◆ Problem description: Starting at the first line of the data below, retype every line up to and including the one containing "ir_worst_vdd_mv = 0.108".

◆ Stored data entries:
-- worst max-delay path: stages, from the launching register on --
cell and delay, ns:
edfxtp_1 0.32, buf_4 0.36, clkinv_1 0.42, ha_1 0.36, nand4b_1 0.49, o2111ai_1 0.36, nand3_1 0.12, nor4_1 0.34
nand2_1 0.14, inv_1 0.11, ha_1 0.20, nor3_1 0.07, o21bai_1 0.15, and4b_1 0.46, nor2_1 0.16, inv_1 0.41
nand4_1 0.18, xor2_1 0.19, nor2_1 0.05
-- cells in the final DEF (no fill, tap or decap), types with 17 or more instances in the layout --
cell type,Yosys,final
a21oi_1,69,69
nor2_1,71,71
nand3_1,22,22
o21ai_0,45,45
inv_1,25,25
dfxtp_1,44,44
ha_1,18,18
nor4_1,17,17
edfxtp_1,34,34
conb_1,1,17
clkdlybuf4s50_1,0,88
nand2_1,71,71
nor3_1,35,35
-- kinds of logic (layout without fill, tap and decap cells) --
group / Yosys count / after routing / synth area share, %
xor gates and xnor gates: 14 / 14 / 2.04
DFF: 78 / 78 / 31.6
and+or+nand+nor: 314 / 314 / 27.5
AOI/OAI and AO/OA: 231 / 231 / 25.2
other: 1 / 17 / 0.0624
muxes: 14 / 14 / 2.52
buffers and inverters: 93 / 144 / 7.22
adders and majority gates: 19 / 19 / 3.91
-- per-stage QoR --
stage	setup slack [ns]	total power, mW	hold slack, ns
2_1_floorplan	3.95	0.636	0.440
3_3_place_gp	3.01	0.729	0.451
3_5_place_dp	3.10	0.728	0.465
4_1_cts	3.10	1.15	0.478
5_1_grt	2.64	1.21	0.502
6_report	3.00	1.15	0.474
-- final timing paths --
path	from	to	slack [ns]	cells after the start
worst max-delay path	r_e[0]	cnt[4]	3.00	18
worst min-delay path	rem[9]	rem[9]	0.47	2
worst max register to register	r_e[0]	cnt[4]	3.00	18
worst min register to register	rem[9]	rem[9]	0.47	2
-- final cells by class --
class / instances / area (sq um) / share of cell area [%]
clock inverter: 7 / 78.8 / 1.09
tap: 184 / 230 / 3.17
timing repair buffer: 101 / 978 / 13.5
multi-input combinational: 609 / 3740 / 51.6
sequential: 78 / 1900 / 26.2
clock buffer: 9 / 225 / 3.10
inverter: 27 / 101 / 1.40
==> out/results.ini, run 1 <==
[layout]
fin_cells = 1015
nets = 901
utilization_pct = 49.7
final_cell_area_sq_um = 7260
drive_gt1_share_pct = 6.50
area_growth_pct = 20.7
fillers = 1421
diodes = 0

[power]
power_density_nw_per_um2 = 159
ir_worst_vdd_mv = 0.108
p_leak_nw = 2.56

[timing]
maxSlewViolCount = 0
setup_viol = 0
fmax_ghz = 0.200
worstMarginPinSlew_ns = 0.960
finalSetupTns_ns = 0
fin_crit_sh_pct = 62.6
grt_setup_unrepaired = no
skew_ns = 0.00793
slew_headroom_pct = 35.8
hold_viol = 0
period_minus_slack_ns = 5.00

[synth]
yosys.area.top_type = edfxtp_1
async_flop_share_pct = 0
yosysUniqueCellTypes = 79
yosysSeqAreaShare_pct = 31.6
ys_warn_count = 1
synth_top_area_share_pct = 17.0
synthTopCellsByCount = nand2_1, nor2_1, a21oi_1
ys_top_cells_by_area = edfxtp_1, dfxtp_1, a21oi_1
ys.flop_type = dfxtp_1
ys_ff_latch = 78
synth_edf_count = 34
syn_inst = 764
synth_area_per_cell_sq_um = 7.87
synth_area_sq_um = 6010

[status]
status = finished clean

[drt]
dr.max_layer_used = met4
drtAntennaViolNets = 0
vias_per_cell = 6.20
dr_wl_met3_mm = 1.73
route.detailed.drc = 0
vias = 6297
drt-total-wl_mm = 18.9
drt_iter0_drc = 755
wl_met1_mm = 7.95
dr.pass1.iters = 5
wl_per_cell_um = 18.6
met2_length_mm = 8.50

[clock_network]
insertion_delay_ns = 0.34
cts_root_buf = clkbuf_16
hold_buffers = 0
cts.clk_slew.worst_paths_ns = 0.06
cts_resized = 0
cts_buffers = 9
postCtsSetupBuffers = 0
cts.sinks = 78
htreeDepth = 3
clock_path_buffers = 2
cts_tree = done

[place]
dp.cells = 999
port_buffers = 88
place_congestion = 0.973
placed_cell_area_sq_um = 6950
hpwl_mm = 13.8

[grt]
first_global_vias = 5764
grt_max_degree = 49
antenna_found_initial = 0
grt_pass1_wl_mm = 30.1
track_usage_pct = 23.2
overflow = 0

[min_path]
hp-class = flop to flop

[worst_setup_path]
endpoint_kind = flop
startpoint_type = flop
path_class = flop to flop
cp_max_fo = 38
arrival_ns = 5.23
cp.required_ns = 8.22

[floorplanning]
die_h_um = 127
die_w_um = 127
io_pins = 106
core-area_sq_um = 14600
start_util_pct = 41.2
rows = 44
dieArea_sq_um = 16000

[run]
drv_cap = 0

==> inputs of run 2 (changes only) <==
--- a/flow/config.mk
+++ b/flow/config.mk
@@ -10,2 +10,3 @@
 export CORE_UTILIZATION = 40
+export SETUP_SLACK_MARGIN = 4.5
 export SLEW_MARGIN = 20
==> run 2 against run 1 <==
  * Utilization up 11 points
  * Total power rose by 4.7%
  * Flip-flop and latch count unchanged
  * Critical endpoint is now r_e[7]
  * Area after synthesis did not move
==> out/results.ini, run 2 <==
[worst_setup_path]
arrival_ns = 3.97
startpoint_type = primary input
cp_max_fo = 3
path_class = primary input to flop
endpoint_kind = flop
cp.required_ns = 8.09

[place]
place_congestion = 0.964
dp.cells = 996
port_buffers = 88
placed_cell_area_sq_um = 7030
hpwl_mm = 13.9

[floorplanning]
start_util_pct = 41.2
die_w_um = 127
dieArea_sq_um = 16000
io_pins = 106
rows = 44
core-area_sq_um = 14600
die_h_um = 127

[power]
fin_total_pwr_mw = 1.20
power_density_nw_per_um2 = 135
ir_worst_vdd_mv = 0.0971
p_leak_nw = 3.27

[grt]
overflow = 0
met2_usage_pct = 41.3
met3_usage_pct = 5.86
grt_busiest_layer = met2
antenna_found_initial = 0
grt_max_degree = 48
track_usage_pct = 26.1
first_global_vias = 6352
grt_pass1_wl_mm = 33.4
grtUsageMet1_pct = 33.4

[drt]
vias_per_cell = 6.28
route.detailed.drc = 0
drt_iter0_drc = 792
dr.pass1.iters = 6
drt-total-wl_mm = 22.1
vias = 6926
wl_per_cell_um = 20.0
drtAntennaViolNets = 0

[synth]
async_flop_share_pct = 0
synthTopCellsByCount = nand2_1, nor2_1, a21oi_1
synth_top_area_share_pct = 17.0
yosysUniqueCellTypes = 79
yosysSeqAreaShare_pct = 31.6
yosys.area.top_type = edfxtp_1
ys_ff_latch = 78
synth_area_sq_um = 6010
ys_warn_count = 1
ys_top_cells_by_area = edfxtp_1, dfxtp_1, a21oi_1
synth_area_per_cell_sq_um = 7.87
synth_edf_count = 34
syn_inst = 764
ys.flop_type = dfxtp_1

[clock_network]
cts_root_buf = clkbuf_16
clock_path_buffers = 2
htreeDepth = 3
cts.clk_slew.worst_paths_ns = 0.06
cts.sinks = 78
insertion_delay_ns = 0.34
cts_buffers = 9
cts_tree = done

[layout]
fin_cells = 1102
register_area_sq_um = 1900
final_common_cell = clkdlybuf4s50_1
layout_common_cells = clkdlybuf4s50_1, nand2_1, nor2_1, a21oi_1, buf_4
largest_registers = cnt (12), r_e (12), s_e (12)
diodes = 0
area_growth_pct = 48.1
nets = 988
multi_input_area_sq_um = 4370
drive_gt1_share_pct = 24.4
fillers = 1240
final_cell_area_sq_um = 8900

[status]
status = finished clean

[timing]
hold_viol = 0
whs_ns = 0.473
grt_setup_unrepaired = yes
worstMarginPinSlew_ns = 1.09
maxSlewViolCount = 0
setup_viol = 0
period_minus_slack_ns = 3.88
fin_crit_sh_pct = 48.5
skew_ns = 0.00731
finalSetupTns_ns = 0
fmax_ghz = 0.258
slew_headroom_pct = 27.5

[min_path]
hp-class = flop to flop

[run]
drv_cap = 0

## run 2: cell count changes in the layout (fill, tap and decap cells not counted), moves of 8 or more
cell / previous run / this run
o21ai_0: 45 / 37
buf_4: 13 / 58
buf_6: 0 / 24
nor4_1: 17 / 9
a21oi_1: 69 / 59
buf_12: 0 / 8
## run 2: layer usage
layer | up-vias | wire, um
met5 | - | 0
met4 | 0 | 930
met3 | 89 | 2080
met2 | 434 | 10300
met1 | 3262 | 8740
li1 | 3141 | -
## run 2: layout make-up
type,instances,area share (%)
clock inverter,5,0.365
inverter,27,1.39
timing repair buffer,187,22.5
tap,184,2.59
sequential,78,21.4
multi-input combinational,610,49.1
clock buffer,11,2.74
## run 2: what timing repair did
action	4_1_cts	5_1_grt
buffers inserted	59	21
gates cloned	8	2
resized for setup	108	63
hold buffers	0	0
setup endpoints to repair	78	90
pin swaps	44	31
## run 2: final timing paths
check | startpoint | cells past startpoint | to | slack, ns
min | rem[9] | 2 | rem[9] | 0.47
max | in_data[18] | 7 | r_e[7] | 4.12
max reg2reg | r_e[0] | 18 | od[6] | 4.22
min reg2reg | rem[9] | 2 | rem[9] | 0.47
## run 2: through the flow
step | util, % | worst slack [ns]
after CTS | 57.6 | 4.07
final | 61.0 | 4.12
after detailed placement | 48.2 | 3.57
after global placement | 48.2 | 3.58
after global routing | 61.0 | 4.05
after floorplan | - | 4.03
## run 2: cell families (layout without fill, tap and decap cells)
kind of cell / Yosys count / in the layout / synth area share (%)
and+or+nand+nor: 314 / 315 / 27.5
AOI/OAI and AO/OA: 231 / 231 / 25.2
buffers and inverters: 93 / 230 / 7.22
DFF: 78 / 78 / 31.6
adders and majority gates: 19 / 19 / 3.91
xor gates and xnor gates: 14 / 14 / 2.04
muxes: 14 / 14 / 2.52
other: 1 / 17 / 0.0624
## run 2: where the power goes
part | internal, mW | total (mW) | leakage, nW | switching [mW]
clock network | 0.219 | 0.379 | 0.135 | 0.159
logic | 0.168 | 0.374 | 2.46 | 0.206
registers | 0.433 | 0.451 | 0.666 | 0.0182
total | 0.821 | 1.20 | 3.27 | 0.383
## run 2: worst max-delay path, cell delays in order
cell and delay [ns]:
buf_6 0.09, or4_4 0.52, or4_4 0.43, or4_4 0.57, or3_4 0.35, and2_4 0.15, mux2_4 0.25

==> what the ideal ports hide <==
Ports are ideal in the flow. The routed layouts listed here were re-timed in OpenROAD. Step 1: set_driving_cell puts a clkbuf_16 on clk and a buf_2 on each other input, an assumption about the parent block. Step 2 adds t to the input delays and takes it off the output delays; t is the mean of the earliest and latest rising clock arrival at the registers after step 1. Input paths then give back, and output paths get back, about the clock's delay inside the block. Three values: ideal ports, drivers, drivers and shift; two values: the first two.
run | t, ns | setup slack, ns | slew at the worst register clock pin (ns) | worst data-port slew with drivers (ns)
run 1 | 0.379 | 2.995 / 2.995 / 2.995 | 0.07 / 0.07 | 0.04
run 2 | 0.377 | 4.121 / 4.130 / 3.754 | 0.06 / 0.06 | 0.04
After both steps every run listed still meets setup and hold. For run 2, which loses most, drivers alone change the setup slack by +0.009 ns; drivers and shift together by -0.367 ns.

◆ Task response:
-- worst max-delay path: stages, from the launching register on --
cell and delay, ns:
edfxtp_1 0.32, buf_4 0.36, clkinv_1 0.42, ha_1 0.36, nand4b_1 0.49, o2111ai_1 0.36, nand3_1 0.12, nor4_1 0.34
nand2_1 0.14, inv_1 0.11, ha_1 0.20, nor3_1 0.07, o21bai_1 0.15, and4b_1 0.46, nor2_1 0.16, inv_1 0.41
nand4_1 0.18, xor2_1 0.19, nor2_1 0.05
-- cells in the final DEF (no fill, tap or decap), types with 17 or more instances in the layout --
cell type,Yosys,final
a21oi_1,69,69
nor2_1,71,71
nand3_1,22,22
o21ai_0,45,45
inv_1,25,25
dfxtp_1,44,44
ha_1,18,18
nor4_1,17,17
edfxtp_1,34,34
conb_1,1,17
clkdlybuf4s50_1,0,88
nand2_1,71,71
nor3_1,35,35
-- kinds of logic (layout without fill, tap and decap cells) --
group / Yosys count / after routing / synth area share, %
xor gates and xnor gates: 14 / 14 / 2.04
DFF: 78 / 78 / 31.6
and+or+nand+nor: 314 / 314 / 27.5
AOI/OAI and AO/OA: 231 / 231 / 25.2
other: 1 / 17 / 0.0624
muxes: 14 / 14 / 2.52
buffers and inverters: 93 / 144 / 7.22
adders and majority gates: 19 / 19 / 3.91
-- per-stage QoR --
stage	setup slack [ns]	total power, mW	hold slack, ns
2_1_floorplan	3.95	0.636	0.440
3_3_place_gp	3.01	0.729	0.451
3_5_place_dp	3.10	0.728	0.465
4_1_cts	3.10	1.15	0.478
5_1_grt	2.64	1.21	0.502
6_report	3.00	1.15	0.474
-- final timing paths --
path	from	to	slack [ns]	cells after the start
worst max-delay path	r_e[0]	cnt[4]	3.00	18
worst min-delay path	rem[9]	rem[9]	0.47	2
worst max register to register	r_e[0]	cnt[4]	3.00	18
worst min register to register	rem[9]	rem[9]	0.47	2
-- final cells by class --
class / instances / area (sq um) / share of cell area [%]
clock inverter: 7 / 78.8 / 1.09
tap: 184 / 230 / 3.17
timing repair buffer: 101 / 978 / 13.5
multi-input combinational: 609 / 3740 / 51.6
sequential: 78 / 1900 / 26.2
clock buffer: 9 / 225 / 3.10
inverter: 27 / 101 / 1.40
==> out/results.ini, run 1 <==
[layout]
fin_cells = 1015
nets = 901
utilization_pct = 49.7
final_cell_area_sq_um = 7260
drive_gt1_share_pct = 6.50
area_growth_pct = 20.7
fillers = 1421
diodes = 0

[power]
power_density_nw_per_um2 = 159
ir_worst_vdd_mv = 0.108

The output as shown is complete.